#### [Problem to work on]
Work through the records below and copy every line that includes "slack".

#### [Records for this exercise]

`src/rtl/ctrl_pkg.sv`:
```
// Shared encodings for the multi-cycle MIPS32 main controller: opcodes,
// ALUOp codes (shared with the ALU control decoder), mux select codes,
// state encoding and the bundled control-signal struct.
package ctrl_pkg;

    // Opcodes handled by the controller
    localparam logic [5:0] OP_RTYPE = 6'h00;
    localparam logic [5:0] OP_J     = 6'h02;
    localparam logic [5:0] OP_JAL   = 6'h03;
    localparam logic [5:0] OP_BEQ   = 6'h04;
    localparam logic [5:0] OP_BNE   = 6'h05;
    localparam logic [5:0] OP_ADDI  = 6'h08;
    localparam logic [5:0] OP_SLTI  = 6'h0A;
    localparam logic [5:0] OP_SLTIU = 6'h0B;
    localparam logic [5:0] OP_ANDI  = 6'h0C;
    localparam logic [5:0] OP_ORI   = 6'h0D;
    localparam logic [5:0] OP_XORI  = 6'h0E;
    localparam logic [5:0] OP_LW    = 6'h23;
    localparam logic [5:0] OP_SW    = 6'h2B;

    // ALUOp codes consumed by the ALU control decoder
    localparam logic [2:0] ALU_ADD  = 3'd0;
    localparam logic [2:0] ALU_SUB  = 3'd1;
    localparam logic [2:0] ALU_AND  = 3'd2;
    localparam logic [2:0] ALU_OR   = 3'd3;
    localparam logic [2:0] ALU_XOR  = 3'd4;
    localparam logic [2:0] ALU_SLT  = 3'd5;
    localparam logic [2:0] ALU_FUNC = 3'd6;
    localparam logic [2:0] ALU_SLTU = 3'd7;

    // PC source select
    localparam logic [1:0] PCSRC_ALU    = 2'd0;
    localparam logic [1:0] PCSRC_ALUOUT = 2'd1;
    localparam logic [1:0] PCSRC_JUMP   = 2'd2;
    localparam logic [1:0] PCSRC_REG    = 2'd3;

    // Write-register select
    localparam logic [1:0] REGDST_RT = 2'd0;
    localparam logic [1:0] REGDST_RD = 2'd1;
    localparam logic [1:0] REGDST_RA = 2'd2;

    // Write-data select
    localparam logic [1:0] M2R_ALUOUT = 2'd0;
    localparam logic [1:0] M2R_MDR    = 2'd1;
    localparam logic [1:0] M2R_PC     = 2'd2;

    // ALU B-operand select
    localparam logic [1:0] SRCB_REG   = 2'd0;
    localparam logic [1:0] SRCB_FOUR  = 2'd1;
    localparam logic [1:0] SRCB_IMM   = 2'd2;
    localparam logic [1:0] SRCB_IMMSH = 2'd3;

    // State encoding
    localparam logic [3:0] S_FETCH    = 4'd0;
    localparam logic [3:0] S_DECODE   = 4'd1;
    localparam logic [3:0] S_EXEC_R   = 4'd2;
    localparam logic [3:0] S_R_WB     = 4'd3;
    localparam logic [3:0] S_EXEC_I   = 4'd4;
    localparam logic [3:0] S_I_WB     = 4'd5;
    localparam logic [3:0] S_MEM_ADDR = 4'd6;
    localparam logic [3:0] S_MEM_RD   = 4'd7;
    localparam logic [3:0] S_MEM_WB   = 4'd8;
    localparam logic [3:0] S_MEM_WR   = 4'd9;
    localparam logic [3:0] S_BRANCH   = 4'd10;
    localparam logic [3:0] S_JUMP     = 4'd11;

    typedef struct packed {
        logic       pc_write;
        logic       ior_d;
        logic       mem_read;
        logic       mem_write;
        logic       ir_write;
        logic       reg_write;
        logic [1:0] reg_dst;
        logic [1:0] mem_to_reg;
        logic       alu_src_a;
        logic [1:0] alu_src_b;
        logic [1:0] pc_source;
        logic [2:0] alu_op;
        logic       illegal;
    } ctrl_sig_t;

    // ALU operation for the immediate-ALU group
    function automatic logic [2:0] imm_alu_op(input logic [5:0] op);
        case (op)
            OP_ANDI:  return ALU_AND;
            OP_ORI:   return ALU_OR;
            OP_XORI:  return ALU_XOR;
            OP_SLTI:  return ALU_SLT;
            OP_SLTIU: return ALU_SLTU;
            default:  return ALU_ADD;
        endcase
    endfunction

    // True for every opcode the controller can sequence
    function automatic logic op_legal(input logic [5:0] op);
        case (op)
            OP_RTYPE, OP_J, OP_JAL, OP_BEQ, OP_BNE, OP_ADDI, OP_SLTI,
            OP_SLTIU, OP_ANDI, OP_ORI, OP_XORI, OP_LW, OP_SW: return 1'b1;
            default: return 1'b0;
        endcase
    endfunction

endpackage

```
`src/rtl/ctrl_out_decode.sv`:
```
// Combinational output map of the main controller: state plus latched opcode
// give the Moore outputs; mem_ready, zero and jr gate the few Mealy terms.
module ctrl_out_decode
    import ctrl_pkg::*;
(
    input  logic [3:0] state,
    input  logic [5:0] op,
    input  logic       jr,
    input  logic       zero,
    input  logic       mem_ready,
    output ctrl_sig_t  sig
);

    // Per-state control decode; anything not driven stays 0
    always_comb begin
        sig = '0;
        case (state)
            S_FETCH: begin
                sig.mem_read  = 1'b1;
                sig.ior_d     = 1'b0;
                sig.alu_src_a = 1'b0;
                sig.alu_src_b = SRCB_FOUR;
                sig.alu_op    = ALU_ADD;
                sig.pc_source = PCSRC_ALU;
                sig.ir_write  = mem_ready;
                sig.pc_write  = mem_ready;
            end
            S_DECODE: begin
                // Branch target computed speculatively into ALUOut
                sig.alu_src_a = 1'b0;
                sig.alu_src_b = SRCB_IMMSH;
                sig.alu_op    = ALU_ADD;
                sig.illegal   = ~op_legal(op);
            end
            S_EXEC_R: begin
                sig.alu_src_a = 1'b1;
                sig.alu_src_b = SRCB_REG;
                sig.alu_op    = ALU_FUNC;
                if (jr) begin
                    sig.pc_source = PCSRC_REG;
                    sig.pc_write  = 1'b1;
                end
            end
            S_R_WB: begin
                sig.reg_write  = 1'b1;
                sig.reg_dst    = REGDST_RD;
                sig.mem_to_reg = M2R_ALUOUT;
            end
            S_EXEC_I: begin
                sig.alu_src_a = 1'b1;
                sig.alu_src_b = SRCB_IMM;
                sig.alu_op    = imm_alu_op(op);
            end
            S_I_WB: begin
                sig.reg_write  = 1'b1;
                sig.reg_dst    = REGDST_RT;
                sig.mem_to_reg = M2R_ALUOUT;
            end
            S_MEM_ADDR: begin
                sig.alu_src_a = 1'b1;
                sig.alu_src_b = SRCB_IMM;
                sig.alu_op    = ALU_ADD;
            end
            S_MEM_RD: begin
                sig.mem_read = 1'b1;
                sig.ior_d    = 1'b1;
            end
            S_MEM_WB: begin
                sig.reg_write  = 1'b1;
                sig.reg_dst    = REGDST_RT;
                sig.mem_to_reg = M2R_MDR;
            end
            S_MEM_WR: begin
                sig.mem_write = 1'b1;
                sig.ior_d     = 1'b1;
            end
            S_BRANCH: begin
                sig.alu_src_a = 1'b1;
                sig.alu_src_b = SRCB_REG;
                sig.alu_op    = ALU_SUB;
                sig.pc_source = PCSRC_ALUOUT;
                sig.pc_write  = (op == OP_BNE) ? ~zero : zero;
            end
            S_JUMP: begin
                sig.pc_source = PCSRC_JUMP;
                sig.pc_write  = 1'b1;
                // jal links PC+4, which the register file captures before the edge
                if (op == OP_JAL) begin
                    sig.reg_write  = 1'b1;
                    sig.reg_dst    = REGDST_RA;
                    sig.mem_to_reg = M2R_PC;
                end
            end
            default: ;
        endcase
    end

endmodule

```
`src/rtl/main_ctrl_fsm.sv`:
```
// Multi-cycle MIPS32 main controller: holds the state and opcode registers
// and the next-state logic; output decode lives in ctrl_out_decode.
module main_ctrl_fsm
    import ctrl_pkg::*;
(
    input  logic       clk,
    input  logic       reset,
    input  logic [5:0] instr_op,
    input  logic       jr,
    input  logic       zero,
    input  logic       mem_ready,
    output logic       pc_write,
    output logic       ior_d,
    output logic       mem_read,
    output logic       mem_write,
    output logic       ir_write,
    output logic       reg_write,
    output logic [1:0] reg_dst,
    output logic [1:0] mem_to_reg,
    output logic       alu_src_a,
    output logic [1:0] alu_src_b,
    output logic [1:0] pc_source,
    output logic [2:0] alu_op,
    output logic       illegal
);

    logic [3:0] state;
    logic [3:0] state_nxt;
    logic [5:0] op_q;
    ctrl_sig_t  sig;

    // State and opcode registers; opcode captured when the fetch completes
    always_ff @(posedge clk or posedge reset) begin
        if (reset) begin
            state <= S_FETCH;
            op_q  <= 6'd0;
        end else begin
            state <= state_nxt;
            if (state == S_FETCH && mem_ready)
                op_q <= instr_op;
        end
    end

    // Next-state selection
    always_comb begin
        state_nxt = S_FETCH;
        case (state)
            S_FETCH:    state_nxt = mem_ready ? S_DECODE : S_FETCH;
            S_DECODE: begin
                case (op_q)
                    OP_RTYPE:                     state_nxt = S_EXEC_R;
                    OP_LW, OP_SW:                 state_nxt = S_MEM_ADDR;
                    OP_BEQ, OP_BNE:               state_nxt = S_BRANCH;
                    OP_J, OP_JAL:                 state_nxt = S_JUMP;
                    OP_ADDI, OP_SLTI, OP_SLTIU,
                    OP_ANDI, OP_ORI, OP_XORI:     state_nxt = S_EXEC_I;
                    default:                      state_nxt = S_FETCH;
                endcase
            end
            S_EXEC_R:   state_nxt = jr ? S_FETCH : S_R_WB;
            S_R_WB:     state_nxt = S_FETCH;
            S_EXEC_I:   state_nxt = S_I_WB;
            S_I_WB:     state_nxt = S_FETCH;
            S_MEM_ADDR: state_nxt = (op_q == OP_SW) ? S_MEM_WR : S_MEM_RD;
            S_MEM_RD:   state_nxt = mem_ready ? S_MEM_WB : S_MEM_RD;
            S_MEM_WB:   state_nxt = S_FETCH;
            S_MEM_WR:   state_nxt = mem_ready ? S_FETCH : S_MEM_WR;
            S_BRANCH:   state_nxt = S_FETCH;
            S_JUMP:     state_nxt = S_FETCH;
            default:    state_nxt = S_FETCH;
        endcase
    end

    ctrl_out_decode u_decode (
        .state     (state),
        .op        (op_q),
        .jr        (jr),
        .zero      (zero),
        .mem_ready (mem_ready),
        .sig       (sig)
    );

    // Write enables are held off combinationally for as long as reset is high
    assign pc_write   = sig.pc_write  & ~reset;
    assign ir_write   = sig.ir_write  & ~reset;
    assign reg_write  = sig.reg_write & ~reset;
    assign mem_write  = sig.mem_write & ~reset;
    assign ior_d      = sig.ior_d;
    assign mem_read   = sig.mem_read;
    assign reg_dst    = sig.reg_dst;
    assign mem_to_reg = sig.mem_to_reg;
    assign alu_src_a  = sig.alu_src_a;
    assign alu_src_b  = sig.alu_src_b;
    assign pc_source  = sig.pc_source;
    assign alu_op     = sig.alu_op;
    assign illegal    = sig.illegal;

endmodule

```
`config.mk`:
```
export PLATFORM = sky130hd
export DESIGN_NAME = main_ctrl_fsm
export DESIGN_NICKNAME = d
export VERILOG_FILES = /design/src/rtl/ctrl_pkg.sv /design/src/rtl/ctrl_out_decode.sv /design/src/rtl/main_ctrl_fsm.sv
export SDC_FILE = /design/constraint.sdc
export NUM_CORES = 1
export LEC_CHECK = 0
export ABC_AREA = 1
export BUFFER_PORTS_ARGS = -buffer_cell sky130_fd_sc_hd__buf_4
export CORE_MARGIN = 2
export CORE_UTILIZATION = 46
export CTS_BUF_LIST = sky130_fd_sc_hd__clkbuf_4 sky130_fd_sc_hd__clkbuf_8 sky130_fd_sc_hd__clkbuf_16
export CTS_CLUSTER_SIZE = 16
export DETAILED_ROUTE_END_ITERATION = 10
export PLACE_DENSITY_LB_ADDON = 0.05
export SLEW_MARGIN = 20
export SYNTH_ARGS = -nofsm -noshare
export SYNTH_HDL_FRONTEND = slang
export SYNTH_HIERARCHICAL = 1
export SYNTH_SLANG_ARGS = --single-unit
```
`constraint.sdc`:
```
create_clock -name clk -period 1.38 [get_ports clk]
set_input_delay 0.276 -clock clk [delete_from_list [all_inputs] [get_ports clk]]
set_output_delay 0.276 -clock clk [all_outputs]
set_load 0.01 [all_outputs]
```
* Word level (Yosys, flattened, before mapping) *
Memories as Yosys holds them, arrays and structs flattened.
Index checks and enable logic that the tools add are counted.

storage, ports and cells
  register bits = 10
  bits in read-only memories = 320
  input bits = 11
  output and inout bits = 19
  word-level logic and storage cells = 58
  memories kept = 2

cells by class
  equal/unequal tests = 19
  muxes and demuxes = 22
  bitwise gates (word level) = 7
  reductions and logical operators = 6

memories
  name              depth  bits a word  rd ports  clocked after Yosys merged registers in  wr ports  RTL line             RTL
  (name not given)  64     4            1         0                                        0         main_ctrl_fsm.sv:50  case (op_q)
  (name not given)  64     1            1         0                                        0         ctrl_pkg.sv:97       case (op)

operators by type and width
  kind                count
  $eq 6x4->1 const B  5
  $pmux 4 s7          1
  $pmux 5 s4          1
  $eq 4x3->1 const B  4
  $eq 4x4->1 const B  4
  $pmux 3 s5          1
  $mux 4              3
  $pmux 3 s4          1
  $mux 1              9
  $pmux 3 s3          1
  $eq 4x2->1 const B  2
  $reduce_or 2->1     4
  $eq 6x2->1 const B  1
  $eq 6x3->1 const B  1
  $eq 6x6->1 const B  1
  $pmux 2 s3          1
  $mux 5              1
  $and 1x1->1         4
  $eq 4x1->1 const B  1
  $logic_not 4->1     1
  $mux 2              2
  $pmux 1 s4          1
  $not 1->1           3
  $logic_and 1x1->1   1

* Depth between registers and ports, before layout *
  depth after elaboration = 4
  gate-level depth with buffers = 9
  mapped depth without buffers = 9

* Hierarchy *
The synthesis kept the hierarchy.

modules (own cells, without submodules)
  module           instances  cells each  area an instance (um^2)  sequential area each (um^2)
  main_ctrl_fsm    1          101         694.4                    250.2
  ctrl_out_decode  1          81          346.6                    0.0

* Worst setup path after synthesis *
Ideal clock, no wire load.

  path type = register to output
  start point = reg state[2]
  end point = out reg_write
  arrival time = 1.310 ns
  required time = 1.104 ns
  path slack = -0.206 ns
  stages on the path, launching flop included = 8
  path buffers = 0
  path through = dfrtp_1 -> inv_2 -> nand2_1 -> nor3_1 -> nor2_1 -> o21ai_1 -> inv_1 -> nor2_1

RTL lines
  element                 RTL line             RTL
  start, declared         main_ctrl_fsm.sv:27  logic [3:0] state;
  start signal, assigned  main_ctrl_fsm.sv:38  state <= state_nxt;
  end, declared           main_ctrl_fsm.sv:17  output logic reg_write,

==> summary.md <==
| Metric | Value |
|---|---|
| Status | `finished with violations` |
| Failing checks | `negative setup slack` |
| Htree depth | `1` |
| #FFs+latches synth | `10` |
| Non-Filler Instances | `278` |
| Type of the worst min-delay path | `primary input to async pin` |
| Pwr/cell area | `1828 nW/um^2` |
| Total Routing Usage GR | `0.2528` |
| Worst r2r src | `state[3]` |
| # diodes | `0` |
| Initial Utilization | `0.4798` |
| Period utilisation layout | `1.281` |
| Setup CP Type | `register to output pin` |
| Beginning of the critical path | `state[3]` |
| Cell taking the most area after synthesis | `dfrtp_1` |
| Synth Cell Area | `1041 um^2` |
| Final Max Slew Viols | `0` |
| Final nets | `263` |
| Maximum vdd ir drop | `0.001307 V` |
| Most area-consuming cells after synthesis | `dfrtp_1, nand2_1, nor2_1` |
| Min Tclk post-route | `1.767 ns` |
| I/O Buffers | `29` |
| CTS Buf Count | `3` |
| Final instance area | `1783 um^2` |
| Fin Setup TNS | `-6.535 ns` |
| Max Freq | `565.8 MHz` |
| Final hold vios | `0` |
| Max_cap viols | `0` |
| Multi-input gate area | `795.8 um^2` |
| Leak Pwr | `0.9430 nW` |
| R2R depth | `6` |
| FF-to-FF setup slack | `-0.17 ns` |
| FILL cells | `151` |
| Slew HR | `0.7392` |
| CP Max Fanout | `5` |
| Post-DP HPWL | `2337 um` |
| PnR worst setup slack | `-0.3873 ns` |
| Register Area | `255.2 um^2` |
| Worst-Skew Late Latency | `0.27 ns` |
| GPL Wtd Cong | `0.9383` |
| Clk root buf | `clkbuf_4` |
| Io pins | `30` |
| CP required | `1.10 ns` |
| Average routed wire per standard cell | `13.03 um` |
| Chip Height | `51.57 um` |
| Slew @ Worst Pin | `0.3907 ns` |
| First-pass GRT wire length | `5064 um` |
| Startpoint Class | `register` |
| Placement Rows | `17` |
| Clk_skew | `0.003044 ns` |
| WL final | `3623 um` |
| Inst Count DP | `264` |
| DRC Markers | `0` |
| Setup violators final | `29` |
| WP data arrival | `1.49 ns` |
| DR pass1 iterations | `5` |
| CTS tree | `built` |
| Worst Setup End Kind | `output pin` |
| Syn_nets | `194` |
| Total power draw | `3.260 mW` |
| Fraction of layout cells with a size suffix above 1 | `0.5040` |
| Area Overhead vs Synth | `71.27%` |
| Post-synthesis sequential area ratio | `0.2404` |
| Final core utilization | `0.8218` |
| Top cell type's share of synthesized area | `0.2404` |
| Sink Count | `10` |
| Vias | `1,441` |
| Worst-case clock buffer depth | `2` |
| RSZ-0062 raised after global routing | `yes` |
| 1st-iter DRT viols | `44` |
| Worst-path clk slew | `0.07 ns` |
| Via density | `5.183` |
| Post-placement cell area | `1500 um^2` |
| Count of warnings emitted by yosys | `6` |
| Dpl ws | `-0.1126 ns` |
| Hold_ws | `0.01520 ns` |
| Vias in the first global route | `1,269` |
| Width of the die | `51.57 um` |
| Full die area | `2659 um^2` |
| Initial antenna violation count | `0` |
| Core area | `2170 um^2` |
| Syn avg cell area | `5.720 um^2` |
| Grt ovf | `0` |
| Post-route antenna net violation count | `0` |
| CP endpoint | `reg_write` |
| Synth Instances | `182` |
| Reg2Reg Capture Point | `op_q[5]` |
| Synth cell types | `20` |
| Largest net degree at the start of global routing | `14` |
-- worst max-delay path: stages (launching register included) --
cell     delay (ns)
dfrtp_2        0.48
nor2_4         0.15
nand2_1        0.10
o21ai_1        0.12
nor2_1         0.06
o21ai_1        0.07
inv_1          0.06
nor2_2         0.07
buf_4          0.11
-- Yosys cell counts, drive strengths merged --
library cell / n
nor2: 43
nor3: 3
nand2: 47
inv: 35
a21oi: 8
buf: 2
dfrtp: 10
o21ai: 10
nand3: 20
nand4: 3
ha: 1
-- per-layer routing --
layer  track usage  wire (um)
met1        0.2993       1591
met3       0.02299        157
met2        0.4701       1792
met4       0.09211         81
met5             0          0
-- state kept, by name (all words and copies together) (netlist names) --
signal / cells
state: 4
op_q: 6
-- cell families (layout without fill, tap and decap cells) --
| logic type | count (synthesis) | count (layout) | synth area share |
|---|---|---|---|
| fa+ha+maj | 1 | 1 | 0.01202 |
| compound gates | 18 | 18 | 0.1082 |
| simple gates | 116 | 117 | 0.4916 |
| flops | 10 | 10 | 0.2404 |
| buf+inv | 37 | 104 | 0.1478 |
-- cell usage in the layout, fill, tap and decap left out, types with 3 or more instances in the layout --
cell | Yosys | layout
inv_2 | 3 | 8
nor2_1 | 37 | 26
a21oi_2 | 5 | 6
nand2_2 | 2 | 7
dfrtp_2 | 0 | 4
nor2_4 | 1 | 7
nand2_4 | 0 | 3
nor2_2 | 5 | 10
buf_4 | 1 | 56
nand2_1 | 45 | 37
clkbuf_4 | 0 | 3
buf_6 | 0 | 9
inv_1 | 32 | 24
nand3_1 | 20 | 17
inv_4 | 0 | 3
o21ai_1 | 1 | 6
o21ai_2 | 1 | 3
dfrtp_1 | 10 | 6
-- what timing repair did --
item                                    in CTS  in global routing
hold buffers                                 0                  0
endpoints found under the hold margin        0                  0
endpoints found under the setup margin      19                 29
resized for setup                           25                 32
gates cloned                                 0                  1
setup buffers                                8                  3
pin swaps                                   10                 15
-- how the worst min path moves through the flow --
stage | endpoint | slack (ns) | depth (start not counted)
CTS | op_q[3] | 0.03 | 2
global placement | op_q[5] | 0.31 | 2
global route | op_q[3] | 0.05 | 2
floorplan | op_q[0] | 0.12 | 1
finish | op_q[3] | 0.02 | 2
detailed placement | op_q[5] | 0.32 | 2
-- where the power goes --
group	leakage (nW)	internal, mW	switching [mW]
sequential	0.114	0.416	0.163
clock	0.0210	0.160	0.109
combinational	0.808	1.08	1.33
-- area by class of cell --
cell class                 count  share of cell area
multi-input combinational    136              0.4463
timing repair buffer          65              0.2926
sequential                    10              0.1432
inverter                      35             0.07789
clock buffer                   4             0.02035
tap                           28             0.01965
(Power assumes the default switching activity.)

#### [Written solution]
  path slack = -0.206 ns
| Failing checks | `negative setup slack` |
| FF-to-FF setup slack | `-0.17 ns` |
| PnR worst setup slack | `-0.3873 ns` |
stage | endpoint | slack (ns) | depth (start not counted)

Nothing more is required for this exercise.